In addition to control over the fishing grounds, a variety of other institutional factors favor and support enhancement activities. The Japanese have the highest annual per capita fish consumption of any major nation, and they consume one-seventh of the world output of fisheries products (Mottet, 1980). With the increase in fuel prices of recent years, the nearly full exploitation of the world stocks of table-grade species, increasing competition from other countries in high sea fisheries, restrictions or loss of access associated with extended fisheries jurisdictions, and the loss to pollution of some domestic coastal fishing areas, Japan has been forced to improve the productivity of her remaining coastal waters to maintain supplies of valuable species. Insecurity over sources of supply have led to a political consensus which makes it possible for fisheries to receive a disproportionate amount of government aid. For example, the 7-year Coastal Fishery Development Project funded in 1976 provided new government subsidies of $1 billion to increase coastal production. This effort was directed at areas of the continental shelf less than 50 m in depth and included diverse activities such as improving spawning and nursery areas, release of seed and fry, construction of artificial reefs and habitats, wave reducing facilities, bottom improvements, and predator control. As Mottet (1981) summarizes: "Even with these intense research efforts, the results from the preliminary studies always appear grossly inadequate for justifying the projects. The fact that the projects are still funded probably rests less on biological and economic data than on the political situation which has resulted from the worldwide introduction of 200-mile fishing zones. It seems that Japan is determined to increase its own coastal fisheries production, no matter what the cost, so it will be less susceptible to manipulation by foreign governments."

Other important aspects of the fishing/culture infrastructure include government subsidies through low-interest loans and culture insurance (Mottet, 1980). The fishing cooperatives take care of many business aspects such as marketing, purchasing, financing, and insurance, leaving the fisherman or culturist more time to devote to his primary activity. Finally, Japan has an extensive network of research, education, and extension services. There are fisheries high schools and college programs. Research is supported by every level of government as well as by the cooperatives themselves, and much is heavily subsidized by the national government.

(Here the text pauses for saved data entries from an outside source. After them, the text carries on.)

From an optimization exercise on the open Yosys and OpenROAD flow, aimed at small area, a short achievable clock period and few clock cycles; shortcuts taken in it are not production practice.
Function was checked by simulation only, so behaviour that the tests miss may differ from the original.
No activity file was given, so power comes from the tool's default toggle rates.

== run a ==
## rudp_codec
module rudp_codec (
    input  wire        clk,
    input  wire        rst,
    input  wire [11:0] hb_addr,
    input  wire [31:0] hb_wdata,
    input  wire        hb_we,
    input  wire        hb_re,
    output reg  [31:0] hb_rdata,
    output wire        irq
);
    localparam integer MAX_PAYLOAD = 60;
    localparam integer TX_BYTES    = MAX_PAYLOAD;       
    localparam integer CB_BYTES    = MAX_PAYLOAD + 4;   
    localparam integer TX_WORDS    = TX_BYTES / 4;
    localparam integer CB_WORDS    = CB_BYTES / 4;
    localparam [9:0] A_ID          = 10'h000;
    localparam [9:0] A_PARAM       = 10'h001;
    localparam [9:0] A_CMD         = 10'h006;
    localparam [9:0] A_STATUS      = 10'h007;
    localparam [9:0] A_IRQ_ENABLE  = 10'h008;
    localparam [9:0] A_IRQ_PENDING = 10'h009;
    localparam [9:0] A_CBUF_LEN    = 10'h016;
    localparam [9:0] A_DEC_RESULT  = 10'h017;
    localparam [9:0] A_DEC_SEQ     = 10'h018;
    localparam [3:0] ERR_OK        = 4'd0;
    localparam [3:0] ERR_OPCODE    = 4'd1;
    localparam [3:0] ERR_RESERVED  = 4'd2;
    localparam [3:0] ERR_FLAG      = 4'd3;
    localparam [3:0] ERR_LENGTH    = 4'd4;
    localparam [3:0] ERR_MALFORMED = 4'd5;
    wire [8*TX_BYTES-1:0] txbuf;
    wire [8*CB_BYTES-1:0] cbuf;
    reg [9:0]  cbuf_len;
    reg [7:0]  dec_rcv;
    reg [7:0]  dec_exp;
    reg        dec_valid;   
    reg [7:0]  dec_flag;
    reg [15:0] dec_seqno;
    reg [5:0]  dec_plen;    
    reg [3:0]  err;
    reg [4:0]  irq_en;
    reg [4:0]  irq_pend;    
    reg        busy;        
    reg        is_dec;      
    reg        fs_ok;       
    wire [9:0] wa = hb_addr[11:2];
    wire       in_tx = (wa[9:8] == 2'b01);
    wire       in_cb = (wa[9:8] == 2'b10);
    wire [7:0] wk  = wa[7:0];
    always @(*) begin
        hb_rdata = 32'd0;
        if (in_tx) begin
  ...
Size in the first run: ~5400 cells after synthesis, roughly 1100 flip-flops, about 81 I/O pins, ~60000 um^2 of cells after synthesis.
Settings: LEC_CHECK=0, CAP_MARGIN=20, CORE_MARGIN=2, CORE_UTILIZATION=45, SETUP_SLACK_MARGIN=4, SLEW_MARGIN=20; clock period 10.0 ns.
run.sh (not shown) runs the stock make flow with config.mk's settings and CLKGATE_MAP_FILE= SYNTH_SCRIPT=/design/flow/synth_recipe.tcl, a recipe that flattens the netlist after the stock synthesis.
Testbench counts of run a, summed over its fixed seeds: cycles 12,675.
Here is what was changed in the inputs of run b compared with run a.
--- a/flow/design.v
+++ b/flow/design.v
@@ -1050,26 +1050,30 @@
         end
         for (g = 0; g < CB_BYTES; g = g + 1) begin : g_cb
             reg [7:0] q;
             if (g == 0) begin : g_sum
                 always @(posedge clk)
                     if (enc_done)
                         q <= fsum;
                     else if (cb_host_we && wk == 0)
                         q <= hb_wdata[7:0];
-            end else begin : g_byte
-                wire       we  = cb_host_we && wk == g / 4;
-                wire       cp  = enc_go && (g < 4 || c_len[5:0] > g - 4);
-                wire [7:0] src = (g < 4) ? hdr_byte[g < 4 ? g : 1] : txbuf[8*(g < 4 ? 0 : g - 4) +: 8];
+            end else if (g < 4) begin : g_hdr
                 always @(posedge clk)
-                    q <= ({8{we}} & hb_wdata[8*(g % 4) +: 8])
-                       | ({8{cp}} & src)
-                       | ({8{!(we || cp)}} & q);
+                    if (cb_host_we && wk == 0)
+                        q <= hb_wdata[8*g +: 8];
+                    else if (enc_go)
+                        q <= hdr_byte[g];
+            end else begin : g_pay
+                always @(posedge clk)
+                    if (cb_host_we && wk == g / 4)
+                        q <= hb_wdata[8*(g % 4) +: 8];
+                    else if (enc_go && c_len[5:0] > g - 4)
+                        q <= txbuf[8*(g-4) +: 8];
             end
             assign cbuf[8*g +: 8] = q;
         end
     endgenerate
     wire len_host_we = !rst && hb_we && wa == A_CBUF_LEN && !busy;
     always @(posedge clk)
         fs_ok <= !(rst || cb_host_we || len_host_we || enc_go);
     reg [4:0] pend_set;
     always @(posedge clk) begin
Findings:
Clock latency on the worst-skew pair came out higher on run b than on run a. NOTE routed wire length run a->run b decreased by more than 10%. When the final numbers for run a and run b were put side by side, the met2 wire length turned out to be smaller in run b. The maximum clock frequency of run b is higher than that of run a. Between run a and run b, delay contributed by the slowest stage of the critical path is higher for run a, run b comes in under that. Looking at run a and run b, the relative contribution of the clock network to total power is a wash. Against run a, run b comes in 4.0% higher on cell area after synthesis. Run b finished every stage and its layout cleared the timing, design-rule and antenna checks. Run b vs. run a: worst hold slack grew by 14 ps; vias per cell dropped 3.1%; power density over cell area rose 1.4%; clock skew shrank by 23 ps. Going from run a to run b, number of signal-net buffers in the layout went up by 10; die area went up by 3.9%.
Testbench counts of run b, summed over its fixed seeds: cycles 12,675.

========
## run Y
rudp_codec with an RTL version that a note above also has.
Size: roughly 1100 flip-flops, roughly 62000 um2 of cells after synthesis.
export LEC_CHECK = 0
export CAP_MARGIN = 20
export CORE_MARGIN = 2
export CORE_UTILIZATION = 45
export SETUP_SLACK_MARGIN = 4
export SLEW_MARGIN = 20
export TNS_END_PERCENT = 5
create_clock -name core_clock -period 10.0 [get_ports {clk}]
Testbench counts of run Y, summed over its fixed seeds: cycles 12,675.
Input-level comparison between run B and run Y:
diff --git a/flow/design.v b/flow/design.v
--- a/flow/design.v
+++ b/flow/design.v
@@ -1051,28 +1051,24 @@
         for (g = 0; g < CB_BYTES; g = g + 1) begin : g_cb
             reg [7:0] q;
             if (g == 0) begin : g_sum
                 always @(posedge clk)
                     if (enc_done)
                         q <= fsum;
                     else if (cb_host_we && wk == 0)
                         q <= hb_wdata[7:0];
-            end else if (g < 4) begin : g_hdr
+            end else begin : g_byte
+                wire       we  = cb_host_we && wk == g / 4;
+                wire       cp  = enc_go && (g < 4 || c_len[5:0] > g - 4);
+                wire [7:0] src = (g < 4) ? hdr_byte[g < 4 ? g : 1] : txbuf[8*(g < 4 ? 0 : g - 4) +: 8];
                 always @(posedge clk)
-                    if (cb_host_we && wk == 0)
-                        q <= hb_wdata[8*g +: 8];
-                    else if (enc_go)
-                        q <= hdr_byte[g];
-            end else begin : g_pay
-                always @(posedge clk)
-                    if (cb_host_we && wk == g / 4)
-                        q <= hb_wdata[8*(g % 4) +: 8];
-                    else if (enc_go && c_len[5:0] > g - 4)
-                        q <= txbuf[8*(g-4) +: 8];
+                    q <= ({8{we}} & hb_wdata[8*(g % 4) +: 8])
+                       | ({8{cp}} & src)
+                       | ({8{!(we || cp)}} & q);
             end
             assign cbuf[8*g +: 8] = q;
         end
     endgenerate
     wire len_host_we = !rst && hb_we && wa == A_CBUF_LEN && !busy;
     always @(posedge clk)
         fs_ok <= !(rst || cb_host_we || len_host_we || enc_go);
     reg [4:0] pend_set;
Notes after the runs:
Summary of the comparison: part of the total power dissipated in combinational logic is lower in run B, relative to run Y. The switching fraction of total power in run B sits 0.36 points above the value recorded for run Y. Standard-cell row count ends up higher on run Y. | average wire length per cell after detail routing | run B vs run Y | 5.2% higher |. Looking at source of the critical timing path, the hb_addr[2] result is from run B; the cbuf_len[0] one comes from run Y. The wire length of the first global-routing pass in run Y is 0.848 times that in run B. Diff run Y -> run B: count of mapped cells out of synthesis rose by 943, final worst clock skew went up, number of tap cells inserted -1.4%, post-route cell area shrank by 2200 um2. Relative to run Y, the overall routed net length of run B is higher by about 20%.
Testbench counts of run B, summed over its fixed seeds: cycles 12,675.

port drivers added, routing unchanged:
The results above use ideal ports. As a check the final layouts listed here were re-extracted and re-timed, cells and wires unchanged. Step 1 assumes that a clkbuf_16 drives the clock port and a buf_2 every other input. Step 2 adds t to the input delays and takes it off the output delays; t is the mean of the earliest and latest rising clock arrival at the registers after step 1. Input paths then give back, and output paths get back, about the clock's delay inside the block. a / b / c = ideal ports / drivers / drivers and shift; a / b = the first two.
run	t (ns)	setup slack, ns	latest minus earliest clock arrival (ns)	worst register clock-pin slew, ns	cell pins on the clock port's net
run a of note 1	0.856	3.442 / 3.060 / 3.060	0.061 / 0.062	0.08 / 0.08	1
run b of note 1	0.903	3.550 / 3.252 / 3.125	0.041 / 0.041	0.07 / 0.07	1
run Y of note 2	0.872	3.560 / 3.120 / 3.010	0.027 / 0.026	0.07 / 0.07	1
run B of note 2	0.861	3.377 / 2.811 / 2.811	0.081 / 0.081	0.09 / 0.09	1
After both steps setup and hold are still met in every run listed. The setup slack of run B of note 2, which loses most, moves by -0.566 ns with the drivers and by -0.566 ns with both steps.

In California, it is possible to obtain some degree of control over nearshore water bottoms. The Fish and Game Commission leases state-owned tidelands for aquaculture. The primary lessees to date have cultured bivalves, but in recent years leases have been given for abalones, a group ecologically similar to sea urchins. The California Fish and Game Code provides that all lawfully cultivated organisms that are described in the application for the lease and produced in the area are owned by the lessee. The lessee has the exclusive right to cultivate and harvest the aquatic organisms in the lease site. Thus, a lease would make it reasonable for a fisherman to invest the time and resources to plant collector-caught or cultured seed, to grow kelp, or to feed hungry animals. Exclusive rights would also provide incentive for a fisherman to follow conservative fishing practices such as leaving behind some minimum density of adult red sea urchins to provide spine canopy protection for recruits. A major problem with water bottom leases in California may be enforcement; there are simply too few Fish and Game Department wardens to police leases. If fishermen (and processors) were to further follow the Japanese model and to enter into agreement over rights to the local fishing grounds, it may be possible to ensure the dividends of each individual's efforts. As leases are subject to public comment, additional potential obstacles to this approach are other sea urchin fishermen who may feel that their rights are being infringed upon, or other users of kelp forest resources such as recreational fishermen or kelp harvesters. Such considerations underscore the importance of an information campaign and involvement of all concerned with the resource before leases are applied

6 for'

Fish and Game Commission water bottom leases do not, however, allow for modification of the bottom(16). Such habitat improvement approaches as the addition of rock piles or habitat structures would have to go through the same approval process as required for artificial reefs-approval or permits from the U.S. Army Corps of Engineers, California Coastal Commission, State Lands Commission, Department of Fish and Game, and the local Regional Water Quality Control Board. Any potential conflicts with existing sport or commercial fisheries (16)R. Collins, Calif. Dep. Fish Game, 1416 Ninth Street, Sacramento, CA 95814. Personal commun., 1989. must be resolved. The importance the Japanese place on locally produced seafood is not apparent in California where esthetic and recreational uses of the nearshore environment often take precedence over mariculture. While artificial reef construction is common and establishes precedent for some types of habitat improvement, major modification of a multiuse resource such as cutting channels in rocky intertidal benches is likely to meet with serious opposition from the Coastal Commission and others.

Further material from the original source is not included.